Starting at the first line of the records below, transcribe each line exactly, ending with the line that contains "export PLACE_DENSITY = 0.75".

[INFORMATION SUPPLIED — start]

File: config.mk
export PLATFORM = sky130hd
export DESIGN_NAME = axi_rd_order_fifo
export DESIGN_NICKNAME = d
export VERILOG_FILES = /design/src/rtl/snappy_axi_pkg.sv /design/src/rtl/axi_fifo_ptr_ctrl.sv /design/src/rtl/axi_rd_order_fifo.sv
export SDC_FILE = /design/constraint.sdc
export NUM_CORES = 1
export LEC_CHECK = 0
export BUFFER_PORTS_ARGS = -buffer_cell sky130_fd_sc_hd__clkbuf_2
export CAP_MARGIN = 30
export CELL_PAD_IN_SITES_DETAIL_PLACEMENT = 2
export CELL_PAD_IN_SITES_GLOBAL_PLACEMENT = 2
export CORE_ASPECT_RATIO = 0.6
export CORE_UTILIZATION = 42
export CTS_CLUSTER_SIZE = 14
export DETAILED_ROUTE_END_ITERATION = 16
export PLACE_DENSITY = 0.75
export SLEW_MARGIN = 20
export SYNTH_ARGS = -nofsm -noshare
export SYNTH_HDL_FRONTEND = slang
export SYNTH_SLANG_ARGS = --single-unit
File: constraint.sdc
create_clock -name clk -period 3.4 [get_ports clk]
set_clock_uncertainty 0.15 [all_clocks]
set_input_delay 0.68 -clock clk [delete_from_list [all_inputs] [get_ports clk]]
set_output_delay 0.68 -clock clk [all_outputs]
set_load 0.01 [all_outputs]
[config.mk]
export PLATFORM = sky130hd
export DESIGN_NAME = regfile_write_sched
export DESIGN_NICKNAME = d
export VERILOG_FILES = /design/src/rtl/regfile_write_sched.sv
export SDC_FILE = /design/constraint.sdc
export NUM_CORES = 1
export LEC_CHECK = 0
export ABC_AREA = 1
export CORE_ASPECT_RATIO = 0.9
export CORE_UTILIZATION = 44
export DETAILED_ROUTE_END_ITERATION = 6
export GPL_TIMING_DRIVEN = 0
export PLACE_DENSITY = 0.95
export SLEW_MARGIN = 0
export SYNTH_ARGS = -nofsm -noshare
export SYNTH_HDL_FRONTEND = slang
export SYNTH_SLANG_ARGS = --single-unit
export TNS_END_PERCENT = 50
[constraint.sdc]
create_clock -name Clk -period 4.1 [get_ports Clk]
set_clock_uncertainty 0.15 [all_clocks]
set_input_delay 0.82 -clock Clk [delete_from_list [all_inputs] [get_ports Clk]]
set_output_delay 0.82 -clock Clk [all_outputs]
set_load 0.02 [all_outputs]
==> src/rtl/uart_pkg.sv <==
// Shared types and constants for the UART transmit arbiter slice.
package uart_pkg;

  typedef enum logic [1:0] {
    IDLE,
    LAUNCH,
    WAIT_DONE,
    GAP
  } arb_state_t;

  localparam logic PARITY_ODD       = 1'b0;
  localparam logic PARITY_EVEN      = 1'b1;
  localparam int   REF_CLK_PER_BAUD = 500;

  function automatic int max3(input int a, input int b, input int c);
    int m;
    m = (a > b) ? a : b;
    return (m > c) ? m : c;
  endfunction

endpackage

==> src/rtl/rr_picker.sv <==
// Combinational round-robin picker: first set req bit searching upward from ptr+1.
module rr_picker #(
  parameter int NUM_REQ = 4,
  parameter int IDX_W   = $clog2(NUM_REQ)
) (
  input  logic [NUM_REQ-1:0] req,
  input  logic [IDX_W-1:0]   ptr,
  output logic [NUM_REQ-1:0] sel,
  output logic [IDX_W-1:0]   index,
  output logic               valid
);

  int               cand;
  logic [IDX_W-1:0] cand_idx;

  // ptr itself is tried last, so the most recently served requester waits a full round.
  always_comb begin
    sel      = '0;
    index    = '0;
    valid    = 1'b0;
    cand     = 0;
    cand_idx = '0;
    for (int off = 1; off <= NUM_REQ; off++) begin
      cand = int'(ptr) + off;
      if (cand >= NUM_REQ) begin
        cand = cand - NUM_REQ;
      end
      cand_idx = cand[IDX_W-1:0];
      if (!valid && req[cand_idx]) begin
        valid         = 1'b1;
        sel[cand_idx] = 1'b1;
        index         = cand_idx;
      end
    end
  end

endmodule

==> src/rtl/uart_tx_arbiter.sv <==
// Shares one UART Transmit block between NUM_REQ requesters: round-robin grant,
// launch handshake on tx_done, completion pulse, then an idle gap between frames.
module uart_tx_arbiter
  import uart_pkg::*;
#(
  parameter int NUM_REQ      = 4,
  parameter int ACK_TIMEOUT  = 2000,
  parameter int DONE_TIMEOUT = 8000,
  parameter int GAP_CYCLES   = 500
) (
  input  logic                 ref_clk,
  input  logic                 reset,
  input  logic [NUM_REQ-1:0]   req,
  input  logic [NUM_REQ*8-1:0] req_data,
  input  logic [NUM_REQ-1:0]   req_parity,
  output logic [NUM_REQ-1:0]   grant,
  output logic [NUM_REQ-1:0]   done,
  output logic                 busy,
  output logic                 err_timeout,
  output logic                 transmit,
  output logic [7:0]           data_in,
  output logic                 parity,
  input  logic                 tx_done
);

  localparam int IDX_W = $clog2(NUM_REQ);
  localparam int CNT_W = $clog2(max3(ACK_TIMEOUT, DONE_TIMEOUT, GAP_CYCLES) + 1);
  localparam logic [CNT_W-1:0] ACK_LAST  = CNT_W'(ACK_TIMEOUT - 1);
  localparam logic [CNT_W-1:0] DONE_LAST = CNT_W'(DONE_TIMEOUT - 1);
  localparam logic [CNT_W-1:0] GAP_LAST  = CNT_W'(GAP_CYCLES - 1);

  arb_state_t         state_reg;
  logic [IDX_W-1:0]   ptr_reg;
  logic [CNT_W-1:0]   cnt_reg;
  logic [NUM_REQ-1:0] grant_reg;
  logic [NUM_REQ-1:0] done_reg;
  logic               busy_reg;
  logic               err_reg;
  logic               transmit_reg;
  logic [7:0]         data_in_reg;
  logic               parity_reg;
  logic               tx_done_meta_reg;
  logic               tx_done_s_reg;
  logic               tx_done_prev_reg;

  logic [7:0]         req_byte [NUM_REQ];
  logic [NUM_REQ-1:0] pick_sel;
  logic [IDX_W-1:0]   pick_idx;
  logic               pick_valid;

  for (genvar gi = 0; gi < NUM_REQ; gi++) begin : g_lane
    assign req_byte[gi] = req_data[8*gi +: 8];
  end

  rr_picker #(
    .NUM_REQ (NUM_REQ),
    .IDX_W   (IDX_W)
  ) u_picker (
    .req   (req),
    .ptr   (ptr_reg),
    .sel   (pick_sel),
    .index (pick_idx),
    .valid (pick_valid)
  );

  // Synchronizer flops idle high so a fresh LAUNCH never sees a stale low as an ack.
  always_ff @(posedge ref_clk) begin
    if (reset) begin
      state_reg        <= IDLE;
      ptr_reg          <= IDX_W'(NUM_REQ - 1);
      cnt_reg          <= '0;
      grant_reg        <= '0;
      done_reg         <= '0;
      busy_reg         <= 1'b0;
      err_reg          <= 1'b0;
      transmit_reg     <= 1'b0;
      data_in_reg      <= '0;
      parity_reg       <= 1'b0;
      tx_done_meta_reg <= 1'b1;
      tx_done_s_reg    <= 1'b1;
      tx_done_prev_reg <= 1'b1;
    end else begin
      grant_reg        <= '0;
      done_reg         <= '0;
      err_reg          <= 1'b0;
      tx_done_meta_reg <= tx_done;
      tx_done_s_reg    <= tx_done_meta_reg;
      tx_done_prev_reg <= tx_done_s_reg;

      case (state_reg)
        IDLE: begin
          if (pick_valid) begin
            grant_reg    <= pick_sel;
            data_in_reg  <= req_byte[pick_idx];
            parity_reg   <= req_parity[pick_idx];
            ptr_reg      <= pick_idx;
            transmit_reg <= 1'b1;
            busy_reg     <= 1'b1;
            cnt_reg      <= '0;
            state_reg    <= LAUNCH;
          end
        end

        LAUNCH: begin
          if (!tx_done_s_reg) begin
            transmit_reg <= 1'b0;
            cnt_reg      <= '0;
            state_reg    <= WAIT_DONE;
          end else if (cnt_reg == ACK_LAST) begin
            err_reg      <= 1'b1;
            transmit_reg <= 1'b0;
            cnt_reg      <= '0;
            state_reg    <= GAP;
          end else begin
            cnt_reg <= cnt_reg + 1'b1;
          end
        end

        WAIT_DONE: begin
          if (tx_done_s_reg && !tx_done_prev_reg) begin
            done_reg  <= NUM_REQ'(1) << ptr_reg;
            cnt_reg   <= '0;
            state_reg <= GAP;
          end else if (cnt_reg == DONE_LAST) begin
            err_reg   <= 1'b1;
            cnt_reg   <= '0;
            state_reg <= GAP;
          end else begin
            cnt_reg <= cnt_reg + 1'b1;
          end
        end

        GAP: begin
          if (cnt_reg == GAP_LAST) begin
            busy_reg  <= 1'b0;
            cnt_reg   <= '0;
            state_reg <= IDLE;
          end else begin
            cnt_reg <= cnt_reg + 1'b1;
          end
        end

        default: state_reg <= IDLE;
      endcase
    end
  end

  assign grant       = grant_reg;
  assign done        = done_reg;
  assign busy        = busy_reg;
  assign err_timeout = err_reg;
  assign transmit    = transmit_reg;
  assign data_in     = data_in_reg;
  assign parity      = parity_reg;

endmodule

==> config.mk <==
export PLATFORM = sky130hd
export DESIGN_NAME = uart_tx_arbiter
export DESIGN_NICKNAME = d
export VERILOG_FILES = /design/src/rtl/uart_pkg.sv /design/src/rtl/rr_picker.sv /design/src/rtl/uart_tx_arbiter.sv
export SDC_FILE = /design/constraint.sdc
export NUM_CORES = 1
export LEC_CHECK = 0
export ABC_CLOCK_PERIOD_IN_PS = 7550
export CAP_MARGIN = 10
export CORE_MARGIN = 2
export CORE_UTILIZATION = 55
export CTS_BUF_LIST = sky130_fd_sc_hd__clkbuf_4 sky130_fd_sc_hd__clkbuf_8
export DETAILED_ROUTE_END_ITERATION = 10
export PLACE_DENSITY_LB_ADDON = 0.3
export SKIP_CTS_REPAIR_TIMING = 1
export SLEW_MARGIN = 20
export SYNTH_ARGS = -nofsm -noshare
export SYNTH_HDL_FRONTEND = slang
export SYNTH_HIERARCHICAL = 1
export SYNTH_SLANG_ARGS = --single-unit
==> constraint.sdc <==
create_clock -name ref_clk -period 7.55 [get_ports ref_clk]
set_input_delay 0.755 -clock ref_clk [delete_from_list [all_inputs] [get_ports ref_clk]]
set_output_delay 0.755 -clock ref_clk [all_outputs]
set_load 0.01 [all_outputs]
==> insert_results.sql <==
INSERT INTO impl_metrics (metric_group, metric, value, unit) VALUES
('synth', 'syn_nets', '341', ''),
('pwr', 'sequentialPowerShare', '29.0', '%'),
('clock_tree', 'clkSlewWorstSetupHoldPaths', '0.07', 'ns'),
('critical_path', 'cell_count_of_the_worst_reg_to_reg_path', '9', ''),
('hold_path', 'hp-start', 'tx_done_meta_reg', ''),
('synth', 'post_synth_inst_count', '284', ''),
('routing', 'vias_per_cell', '5.85', ''),
('hold_path', 'min_path_cells', '1', ''),
('global_routing', 'grt_antenna_before_repair', '0', ''),
('pwr', 'switchingPower', '0.000427', 'W'),
('synth', 'postSynthAreaPerCell', '8.92', 'um^2'),
('routing', 'ant_nets', '0', ''),
('critical_path', 'crit_type', 'in2reg', ''),
('global_routing', 'grt_first_pass_wirelength', '9.72', 'mm'),
('sta', 'final-hold-violation-count', '0', ''),
('run', 'max_cap_violations', '0', ''),
('pwr', 'power.share.clock', '14.0', '%'),
('sta', 'maxSlewHeadroom', '29.4', '%'),
('floorplan', 'initial_cell_density_of_the_core', '57.8', '%'),
('critical_path', 'worst-path-max-fanout', '15', ''),
('synth', 'ys_seq_elements', '40', ''),
('synth', 'synthXorXnorAreaFrac', '1.38', '%'),
('finish', 'antennaDiodeCount', '0', ''),
('critical_path', 'r2r_setup_slack', '4.09', 'ns'),
('synth', 'syn_area', '2530', 'um^2'),
('sta', 'hold_slack', '0.411', 'ns'),
('outcome', 'outcome', 'completed', ''),
('pwr', 'totalPowerFinal', '0.00104', 'W'),
('synth', 'yosys_warnings', '6', ''),
('hold_path', 'worst_hold_path_ep', 'tx_done_s_reg', ''),
('finish', 'largest_register_ff_count', '13', ''),
('routing', 'dr_total_vias', '2298', ''),
('routing', 'detailedRoute.firstIterationViolations', '193', ''),
('sta', 'fmaxAchievable', '276', 'MHz'),
('placed_design', 'finalWeightedCongestion', '0.857', ''),
('sta', 'finalSetupTns', '0', 'ns'),
('pwr', 'netSwitchingFraction', '41.0', '%'),
('pwr', 'p_int', '0.000615', 'W'),
('synth', 'yosys-mux-area-fraction', '10.7', '%'),
('finish', 'layout.core_utilization', '73.7', '%'),
('global_routing', 'grt_overflow', '0', ''),
('placed_design', 'placement.cell_area', '3140', 'um^2'),
('placed_design', 'buffer_ports.inserted', '62', ''),
('synth', 'synth_compound_gate_area_share', '21.8', '%'),
('floorplan', 'placement_rows', '24', ''),
('critical_path', 'regToRegEndpoint', 'data_in[2]', ''),
('clock_tree', 'tritoncts_buffers', '5', ''),
('critical_path', 'kind_of_start_point_of_the_critical_path', 'input pin', ''),
('finish', 'layout-drive-gt1-share', '11.1', '%'),
('global_routing', 'first_global_vias', '2197', ''),
('sta', 'timing_max_transition_violations_final', '0', ''),
('pwr', 'ir_worst_vdd', '201', 'uV'),
('clock_tree', 'htree_num_levels', '2', ''),
('floorplan', 'design.die.area', '5160', 'um^2'),
('synth', 'synthSimpleGateAreaFrac', '23.4', '%'),
('routing', 'dr.pass1.iters', '4', ''),
('routing', 'totalWireLength', '5.79', 'mm'),
('synth', 'largest_family_of_logic_cells_by_synthesized_area', 'simple AND/OR/NAND/NOR gates', ''),
('synth', 'ys_seq_area_share', '31.6', '%'),
('pwr', 'power-per-cell-area', '322', 'nW/um^2'),
('routing', 'wl_per_cell', '14.7', 'um'),
('routing', 'drc', '0', ''),
('clock_tree', 'cts_root_buffer', 'clkbuf_8', ''),
('clock_tree', 'cts_buffer_depth', '2', ''),
('global_routing', 'groute.usage.overall', '23.9', '%'),
('hold_path', 'hp-class', 'reg2reg', ''),
('critical_path', 'cp.required', '7.69', 'ns'),
('sta', 'rsz0062_at_grt', 'false', ''),
('synth', 'synth_edf_count', '0', ''),
('critical_path', 'critical_path_arrival', '3.76', 'ns'),
('sta', 'min_period_over_period', '47.9', '%');
## kinds of logic (layout without fill, tap and decap cells)
family,after synthesis,in the layout
buf+inv,20,77
simple gates,114,114
compound gates,73,73
fa+ha+maj,14,14
xor+xnor,4,4
mux,19,19
flops,40,40
## routing by layer
| metal | up-vias | wire [um] | GRT usage, % |
|---|---|---|---|
| met4 | 0 | 125 | 11.1 |
| li1 | 1151 | - | - |
| met5 | - | 0 | 0 |
| met2 | 86 | 2710 | 39.4 |
| met3 | 13 | 415 | 7.03 |
| met1 | 1048 | 2540 | 28.7 |
## synth_stat cells (all sizes together), types with 2 or more instances
library cell	instances	share of area, %
nor4	3	0.99
and2	7	1.7
dfxtp	40	32
a21oi	13	3.3
nand2	36	5.3
inv	7	1.0
nand3b	2	0.59
nor4b	2	0.69
o21ai	25	4.9
nand4	3	0.74
nand3	10	2.2
nand4b	2	0.69
a22oi	5	1.5
and3	3	0.79
a21boi	2	0.59
a221oi	2	0.94
nand2b	3	0.74
nor2b	2	0.49
a211oi	2	1.1
mux2	5	2.2
or3b	3	1.0
nor2	23	3.5
or2	5	1.2
o211ai	3	1.4
or3	2	0.49
nor3	4	0.79
mux2i	9	4.1
o22ai	7	2.0
mux4	5	4.4
o41ai	2	1.7
ha	14	6.9
xnor2	3	1.0
a221o	4	1.6
clkbuf	7	1.0
buf	6	2.0
## power by group through the flow
stage	clock (W)	sequential (W)	combinational (W)
after global routing	0.000155	0.000309	0.000653
after global placement	0	0.000304	0.000577
final	0.000146	0.000302	0.000594
after CTS	0.000149	0.000302	0.000592
after detailed placement	0	0.000306	0.000589
after floorplan	0	0.000306	0.000438
## critical path, stage by stage
cell and delay, ns:
clkdlybuf4s50_1 0.65, or3b_1 0.38, o21ai_1 0.11, a21oi_1 0.10, o22ai_2 0.29, o31a_1 0.74, mux4_2 0.60, nand2_1 0.08
a21oi_1 0.06
## how the worst max path moves through the flow
stage	start	endpoint	slack [ns]	cells past startpoint
floorplan	req[0]	data_in[0]	4.47	11
global placement	req[2]	data_in[3]	3.72	9
detailed placement	req[2]	data_in[2]	3.64	9
CTS	req[2]	data_in[2]	3.95	9
global route	req[2]	data_in[2]	3.77	9
finish	req[2]	data_in[2]	3.93	9
## stage by stage
stage               setup slack [ns]  instances
floorplan                       4.47        284
global placement                3.72        385
detailed placement              3.64        385
CTS                             3.95        393
global route                    3.77        393
finish                          3.93        393
## final cells by class
type,instances,area (um^2)
inverters,7,26.3
well taps,52,65.1
repair buffers,62,621
multi-input cells,224,1630
clock buffers,6,82.6
clock inverters,2,10.0
flip-flops and latches,40,801
fillers,331,1150
## placed cells by master (no fill, tap or decap), types with 4 or more instances in the layout
| cell type | instances |
|---|---|
| clkbuf_8 | 6 |
| inv_1 | 6 |
| clkdlybuf4s50_1 | 62 |
| mux2i_1 | 8 |
| nand3_1 | 9 |
| o21ai_0 | 15 |
| a221o_1 | 4 |
| mux4_2 | 5 |
| nand2_1 | 36 |
| and2_1 | 7 |
| o21ai_1 | 10 |
| nor3_1 | 4 |
| a22oi_1 | 5 |
| a21oi_1 | 10 |
| nor2_1 | 22 |
| dfxtp_1 | 40 |
| o22ai_1 | 6 |
| mux2_2 | 5 |
| ha_1 | 14 |
No activity file was read; power rests on OpenSTA's default activity.
==> patch 1: new RTL, same settings <==
The 4 states of `arb_state_t` get a one-hot encoding in 4 bits.
--- a/src/rtl/uart_pkg.sv
+++ b/src/rtl/uart_pkg.sv
@@ -1,11 +1,11 @@
 // Shared types and constants for the UART transmit arbiter slice.
 package uart_pkg;
 
-  typedef enum logic [1:0] {
-    IDLE,
-    LAUNCH,
-    WAIT_DONE,
-    GAP
+  typedef enum logic [3:0] {
+    IDLE      = 4'b0001,
+    LAUNCH    = 4'b0010,
+    WAIT_DONE = 4'b0100,
+    GAP       = 4'b1000
   } arb_state_t;
 
   localparam logic PARITY_ODD       = 1'b0;
Check against the original RTL: same outputs for any inputs over 10 cycles, from zero or initial values and one cycle with reset high; not proved beyond that.
==> patch 1 against the original RTL <==
Fmax grew 4.4%; largest power group unchanged; clock skew down 0.0012 ns; area after synthesis fell by 0.69%; worst hold slack better by 0.0063 ns; routed wire length down 5.3%; sequential cell count grew 2; die area fell by 0.65%; setup slack improved by 0.15 ns; clock power up 3%; core utilization decreased by 0.91 points; cell count shrank 1.8%; via count fell by 0.83%; critical endpoint unchanged; power decreased by 2.2%; cell area fell by 1.2%.
==> patch 1: results (changes against the original RTL) <==
Parameter                              Value

Run status
  Status ... complete, no violations

Global routing
  Global-route wire length before repair ... 9.43 mm (-2.9%)
  Maximum number of pins on one net before global-route repair ... 22 (-15%)
  Met2 usage in global routing ... 37.1% (-2.3 points)
  Fraction of met1 tracks used by global routing ... 28.9% (+0.18 points)
  Number of global-route vias before repair ... 2196 (-0.046%)
  Global router's overall resource usage ... 22.7% (-1.2 points)

Final layout
  Num sequential ... 42 (+5.0%)
  Fill cells ... 334 (+0.91%)
  Multi-input gates ... 214 (-4.5%)
  Area added between synthesis and finish ... 27.0%
  Signal buffers share of area ... 19.4% (+0.24 points)
  Number of non-clock inverters ... 8 (+1)
  Multi-input logic portion of the cell area ... 48.3% (-2.1 points)
  Fraction of final layout cells sized beyond drive strength 1 ... 9.88% (-1.3 points)
  Clock network area share ... 2.98% (+0.11 points)
  # nets final ... 385 (-3.0%)

STA
  Post-route worst hold slack ... 0.417 ns (+0.00628 ns)
  F_max ... 289 MHz (+4.4%)
  Worst slew margin ... 45.2% (+16 points)
  Maximum clock skew at final layout ... 0.00370 ns (-0.00123 ns)

Placement
  Number of cells after detailed placement ... 378 (-1.8%)
  Cell Area, Placed ... 3100 µm² (-1.4%)
  Post-detailed-placement half-perimeter wirelength ... 4.15 mm (-3.1%)

Setup path
  Worst path slowest cell ... sky130_fd_sc_hd__clkdlybuf4s50_1
  Critical path's largest stage delay ... 0.65 ns (-0.09 ns)
  Critical path data arrival time ... 3.62 ns (-0.14 ns)
  Largest fanout of any net on the critical path ... 10 (-5)
  Number of cells on the worst reg-to-reg path ... 8 (-1)
  Register-to-register setup slack ... 4.24 ns (+0.15 ns)

Min path
  Class of the tightest hold or removal check ... register to register

Routing
  Initial drt markers ... 150 (-22%)
  Total wirelength of the detailed-routed design ... 5.49 mm (-5.3%)
  Via count normalized by instance count ... 5.90 (+0.97%)
  First drt pass iteration count ... 5 (+1)
  Detail-routed net length per standard cell ... 14.2 µm (-3.6%)

Logic synthesis
  Mean instance size in the synthesized netlist ... 9.01 µm² (+1.1%)
  Most numerous cell types in the synthesized netlist ... sky130_fd_sc_hd__nand2_1, sky130_fd_sc_hd__dfxtp_1, sky130_fd_sc_hd__nor2_1, sky130_fd_sc_hd__a21oi_1, sky130_fd_sc_hd__o21ai_0
  Post-synthesis sequential area ratio ... 33.4% (+1.8 points)
  Top cells by area, synth ... sky130_fd_sc_hd__dfxtp_1, sky130_fd_sc_hd__mux4_2, sky130_fd_sc_hd__nand2_1, sky130_fd_sc_hd__ha_1, sky130_fd_sc_hd__a21oi_1
  Net count of the mapped netlist ... 331 (-2.9%)
  Number of distinct library cells after synthesis ... 58 (-11%)

Pwr
  Power dissipated in sequential cells ... 324 µW (+7.3%)
  Fraction of power consumed by combinational cells ... 53.5% (-3.5 points)
  Psw ... 410 µW (-4.0%)
  Maximum vdd ir drop ... 0.000181 V (-10%)
  Total power divided by cell area ... 319 nW/µm² (-0.98%)

Clocking
  Clock latency on the worst-skew pair ... 0.30 ns (about the same)

Floorplanning
  Die Outline Area ... 5130 µm² (-0.65%)
==> patch 1: changes by cell type in the layout (fill, tap and decap cells not counted), moves of 6 or more <==
cell	delta
sky130_fd_sc_hd__a21oi_1	+11
sky130_fd_sc_hd__nand2_1	+7
sky130_fd_sc_hd__xor2_1	+7
sky130_fd_sc_hd__mux2i_1	-6
==> patch 1: logic make-up (layout without fill, tap and decap cells) <==
| logic type | after synthesis | count (layout) | share of synthesized area (%) |
|---|---|---|---|
| flip-flops | 42 | 42 | 33.4 |
| buffers and inverters | 23 | 78 | 5.27 |
| AO/OA/AOI/OAI | 66 | 66 | 19.4 |
| XOR/XNOR | 10 | 10 | 3.48 |
| AND/OR/NAND/NOR | 116 | 116 | 23.3 |
| multiplexers | 13 | 13 | 10.6 |
| adder cells (fa/ha/maj) | 9 | 9 | 4.48 |
==> patch 1: layer usage <==
layer  up-vias  share of wire [%]
met3         8                8.1
li1       1116                  -
met4         0                1.1
met2        89                 47
met5         -                  0
met1      1066                 44
==> patch 2: new RTL, same settings <==
Made on the original files. `NUM_REQ` is set to 4 in 2 places; all go to 2.
--- a/src/rtl/rr_picker.sv
+++ b/src/rtl/rr_picker.sv
@@ -1,6 +1,6 @@
 // Combinational round-robin picker: first set req bit searching upward from ptr+1.
 module rr_picker #(
-  parameter int NUM_REQ = 4,
+  parameter int NUM_REQ = 2,
   parameter int IDX_W   = $clog2(NUM_REQ)
 ) (
   input  logic [NUM_REQ-1:0] req,
--- a/src/rtl/uart_tx_arbiter.sv
+++ b/src/rtl/uart_tx_arbiter.sv
@@ -3,7 +3,7 @@
 module uart_tx_arbiter
   import uart_pkg::*;
 #(
-  parameter int NUM_REQ      = 4,
+  parameter int NUM_REQ      = 2,
   parameter int ACK_TIMEOUT  = 2000,
   parameter int DONE_TIMEOUT = 8000,
   parameter int GAP_CYCLES   = 500
Interface: changed (5 resized); port bits go from 63 to 39. No check against the original RTL was run, so the function may have changed too.
==> patch 2 against the original RTL <==
Area after synthesis shrank 30%; worst hold slack improved by 0.018 ns; setup slack improved by 0.50 ns; routed wire length decreased by 36%; via count fell by 31%; clock power is 36% lower; cell area fell by 31%; fmax rose by 16%; clock skew about the same; power fell by 43%; sequential cell count fell by 5; combinational power is 57% lower; largest power group unchanged; highest routed layer unchanged.
==> patch 2: results (changes against the original RTL) <==
Parameter                              Value

Clocking
  Buffer type at the clock tree root ... sky130_fd_sc_hd__clkbuf_4

Routing
  Met2 layer wire length in the routed design ... 1.77 mm (-35%)
  Via count normalized by instance count ... 5.62 (-3.8%)
  Detail-routed net length per standard cell ... 13.2 µm (-10%)
  Initial drt markers ... 104 (-46%)
  Wl on met1 ... 1.70 mm (-33%)

Placement
  Number of cells after detailed placement ... 276 (-28%)
  Number of I/O port buffers ... 38 (-39%)
  Worst slack after detailed placement ... 4.08 ns (+0.440 ns)
  Cell Area, Placed ... 2170 µm² (-31%)
  Post-detailed-placement half-perimeter wirelength ... 2.69 mm (-37%)

Setup path
  Worst reg2reg startpoint ... cnt_reg[0]$_SDFFE_PP0N_
  Crit path launch ... reset

Global routing
  Number of global-route vias before repair ... 1516 (-31%)
  Fraction of met1 tracks used by global routing ... 30.1% (+1.4 points)
  Met3 usage ... 5.54% (-1.5 points)
  Global router's overall resource usage ... 23.4% (-0.54 points)

Run status
  Status ... complete, no violations

Logic synthesis
  Post-Synth XOR/XNOR Area ... 1.47% (+0.091 points)
  Share of synthesized area spent on multiplexers ... 5.06% (-5.7 points)
  Count of mapped cells out of synthesis ... 206 (-27%)
  Net count of the mapped netlist ... 235 (-31%)
  Post-synthesis sequential area ratio ... 39.3% (+7.7 points)

STA
  Worst slew margin ... 40.0% (+11 points)
  Slack of the critical path ... 4.43 ns (+0.498 ns)
  Maximum clock skew at final layout ... 0.00500 ns (+0.0000716 ns)

Final layout
  Fill cells ... 263 (-21%)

[INFORMATION SUPPLIED — finish]

• _RESPONSE BELOW_
File: config.mk
export PLATFORM = sky130hd
export DESIGN_NAME = axi_rd_order_fifo
export DESIGN_NICKNAME = d
export VERILOG_FILES = /design/src/rtl/snappy_axi_pkg.sv /design/src/rtl/axi_fifo_ptr_ctrl.sv /design/src/rtl/axi_rd_order_fifo.sv
export SDC_FILE = /design/constraint.sdc
export NUM_CORES = 1
export LEC_CHECK = 0
export BUFFER_PORTS_ARGS = -buffer_cell sky130_fd_sc_hd__clkbuf_2
export CAP_MARGIN = 30
export CELL_PAD_IN_SITES_DETAIL_PLACEMENT = 2
export CELL_PAD_IN_SITES_GLOBAL_PLACEMENT = 2
export CORE_ASPECT_RATIO = 0.6
export CORE_UTILIZATION = 42
export CTS_CLUSTER_SIZE = 14
export DETAILED_ROUTE_END_ITERATION = 16
export PLACE_DENSITY = 0.75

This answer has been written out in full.